Dim Light and Ambient Noise Increase Creativity … Not among skeptics

Here are two studies that got lots of social media mileage this week

  1. Dimming lights enhances creativity
  2. Right amount of ambient noise increases creativity

Quoting from the light study, Salon writes

during that all-important phase when you’re grasping for ideas, dim light appears to be a catalyst for creativity. “Darkness changes a room’s visual message,” the researchers explain, and one such message seems to be it’s safe to explore widely and let your imagination run free.

And Salon goes on to make general prescription for all of us

So if you’re struggling to finish that screenplay or come up with the next must-have app, you might try illuminating your workspace with one bare bulb of minimal wattage.s

Quoting from the ambient noise study,  99u writes

 moderate level of background noise creates just enough distraction to break people out of their patterns of thinking and nudge them to let their imagination wander, while still keeping them from losing their focus on the project all together. This distracted focus helps enhance your creativity.

And their recommendations are to roam about in hotel lobbies and coffee shop. If you cannot roam about they have Apps for that (with names like Coffitivity)

Before you give a second look to these studies, despite the fact that these are published in peer reviewed journals and found statistically significant difference, stop and ask some critical questions.

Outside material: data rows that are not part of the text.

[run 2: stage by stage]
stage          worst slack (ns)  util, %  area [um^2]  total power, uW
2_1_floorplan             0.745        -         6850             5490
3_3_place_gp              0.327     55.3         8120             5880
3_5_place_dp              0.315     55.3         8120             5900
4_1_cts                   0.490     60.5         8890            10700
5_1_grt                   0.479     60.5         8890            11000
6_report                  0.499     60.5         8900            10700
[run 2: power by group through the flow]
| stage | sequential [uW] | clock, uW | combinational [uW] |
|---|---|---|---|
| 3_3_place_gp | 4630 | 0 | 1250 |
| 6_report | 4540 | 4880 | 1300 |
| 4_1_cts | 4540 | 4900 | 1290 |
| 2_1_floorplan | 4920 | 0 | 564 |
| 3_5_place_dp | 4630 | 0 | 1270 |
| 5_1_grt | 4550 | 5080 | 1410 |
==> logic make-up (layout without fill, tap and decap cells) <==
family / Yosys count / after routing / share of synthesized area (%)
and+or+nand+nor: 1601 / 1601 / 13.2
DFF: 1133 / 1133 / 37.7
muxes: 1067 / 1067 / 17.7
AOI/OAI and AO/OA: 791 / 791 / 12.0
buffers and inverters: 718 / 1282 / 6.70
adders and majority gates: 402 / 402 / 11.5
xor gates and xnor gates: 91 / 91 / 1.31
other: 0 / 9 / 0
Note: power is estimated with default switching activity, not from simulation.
File: src/hdl/modular_exponentiation.sv
// Modular exponentiation top level: right-to-left square-and-multiply with
// bit-serial shift-and-add modular multiplication. Depends on modexp_pkg, modexp_if.
// The base is first reduced by a shift-and-add pass, then for each exponent bit up to the
// highest set one there is a multiply pass when the bit is set plus a squaring pass.
// One item at a time, next beat only after the result has been taken.
// A zero exponent or zero modulus answers without any pass. Reset sets modulus to 1 and idles.
module modular_exponentiation (
  input  logic clk,
  input  logic rst,
  input  logic cfg_we,
  input  modexp_pkg::opnd_t cfg_wdata,
  modexp_in_if.sink  in_ch,
  modexp_out_if.source out_ch
);
  import modexp_pkg::*;

  localparam logic [2:0] S_IDLE = 3'd0;
  localparam logic [2:0] S_RED  = 3'd1;
  localparam logic [2:0] S_MUL  = 3'd2;
  localparam logic [2:0] S_SQR  = 3'd3;
  localparam logic [2:0] S_OUT  = 3'd4;

  logic [2:0] state;
  opnd_t modulus, acc, power, expo, mul_a, mul_b, racc;
  logic [CountBits-1:0] cnt;
  logic [OperandBits:0] dbl, dbl_red, add, add_red;
  logic [OperandBits:0] mext;
  opnd_t step_val;

  // One shift-and-add step: racc = 2*racc (+ a if top bit of b) mod m.
  always_comb begin
    mext = {1'b0, modulus};
    dbl = {racc, 1'b0};
    dbl_red = (dbl >= mext) ? dbl - mext : dbl;
    add = dbl_red + {1'b0, mul_a};
    add_red = (add >= mext) ? add - mext : add;
    step_val = mul_b[OperandBits-1] ? add_red[OperandBits-1:0] : dbl_red[OperandBits-1:0];
  end

  assign in_ch.ready = (state == S_IDLE) && !out_ch.valid;

  always_ff @(posedge clk) begin
    if (rst) begin
      state <= S_IDLE;
      modulus <= opnd_t'(1);
      out_ch.valid <= 1'b0;
    end else begin
      if (cfg_we) modulus <= cfg_wdata;
      if (out_ch.valid && out_ch.ready) out_ch.valid <= 1'b0;
      unique case (state)
        S_IDLE: begin
          if (in_ch.valid && in_ch.ready) begin
            expo <= in_ch.exponent;
            if (in_ch.exponent == '0) begin
              out_ch.result <= opnd_t'(1);
              out_ch.valid <= 1'b1;
            end else if (modulus == '0) begin
              out_ch.result <= '0;
              out_ch.valid <= 1'b1;
            end else begin
              // reduce base as (1 mod m) * base, scanning the base bits; acc = 1 mod m
              acc <= (modulus == opnd_t'(1)) ? '0 : opnd_t'(1);
              mul_a <= (modulus == opnd_t'(1)) ? '0 : opnd_t'(1);
              mul_b <= in_ch.base;
              racc <= '0;
              cnt <= '0;
              state <= S_RED;
            end
          end
        end
        S_RED, S_MUL, S_SQR: begin
          if (cnt != CountBits'(OperandBits)) begin
            racc <= step_val;
            mul_b <= {mul_b[OperandBits-2:0], 1'b0};
            cnt <= cnt + 1'b1;
          end else begin
            cnt <= '0;
            racc <= '0;
            if (state == S_RED) begin
              // racc holds base mod m: start the power from it
              power <= racc;
              mul_a <= expo[0] ? acc : racc;
              mul_b <= racc;
              state <= expo[0] ? S_MUL : S_SQR;
            end else if (state == S_MUL) begin
              acc <= racc;
              mul_a <= power;
              mul_b <= power;
              state <= S_SQR;
            end else begin
              power <= racc;
              expo <= expo >> 1;
              if (expo[OperandBits-1:1] == '0) begin
                out_ch.result <= acc;
                out_ch.valid <= 1'b1;
                state <= S_IDLE;
              end else begin
                mul_a <= expo[1] ? acc : racc;
                mul_b <= racc;
                state <= expo[1] ? S_MUL : S_SQR;
              end
            end
          end
        end
        default: state <= S_IDLE;
      endcase
    end
  end

  assert property (@(posedge clk) disable iff (rst) (in_ch.valid && in_ch.ready) |=> !in_ch.ready)
    else $error("accepted while busy");
  assert property (@(posedge clk) disable iff (rst) (state != S_IDLE) |-> !out_ch.valid)
    else $error("result shown while working");
  assert property (@(posedge clk) disable iff (rst) (state == S_MUL || state == S_SQR)
    |-> (racc < modulus)) else $error("partial product unreduced");
endmodule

  1. Are the effects additive? So would it work better if we roamed about in dim coffee shops?
  2. The ambient noise study reports difference between 50dB and 70dB. How many other pairs did they test and reject before reporting on a pair that had statistically significant difference? (See green jelly beans cause acne). Only those sound levels that showed difference get reported and the rest get filed in the round filing cabinet. And journals like publishing only those studies that find statistically significant difference. Remember that when motivated researchers keep looking for something interesting they are bound to find it.
  3. What is the measure of creativity? Is that correct and relevant? The ambient noise study used Remote Associates Test while the dim light study used Creative Insights Problem. Why two different metrics by the two studies? Did they try all kinds of measures and picked the one that showed statistically significant difference? If you repeated the Dim Light experiment with Remote Associates Test and Ambient Noise experiment with Creative Insights Problem will the results hold?
  4. Let us say all these are answered in favor of the tests. Does that mean the results translate into real world that has far too many variables? How many hidden hypothesis did the two researchers took for granted in coming up with their results? How many of those will be violated in the real world?
  5. Does statistical significance mean economic significance? What is the economic impact of any perceived difference?
  6. Do you have means to measure creativity of your team that are based on real life results and  do not involve administering Remote Associates Test or Creative Insights Problem? Performance in tests like these is rarely an indication of actual job performance, as Google found out about brainteasers in job interviews.
  7. Don’t forget opportunity cost. You see here two recipes for improving creativity, you will find more if you look for them. All peer reviewed, I bet. Which one can you afford to pick? Or could you be investing your time and resources in something else instead of dimming lights and creating coffee shop noise?
  8. Even if you go on to dim lights or create coffee shop noise there is always Hawthorne effect.  Either your team will react to it, tell you that they are seeing improvement or you will convince yourself you are seeing improvement because you do not want to be wrong about your decision to pipe coffee shop noise through office speakers.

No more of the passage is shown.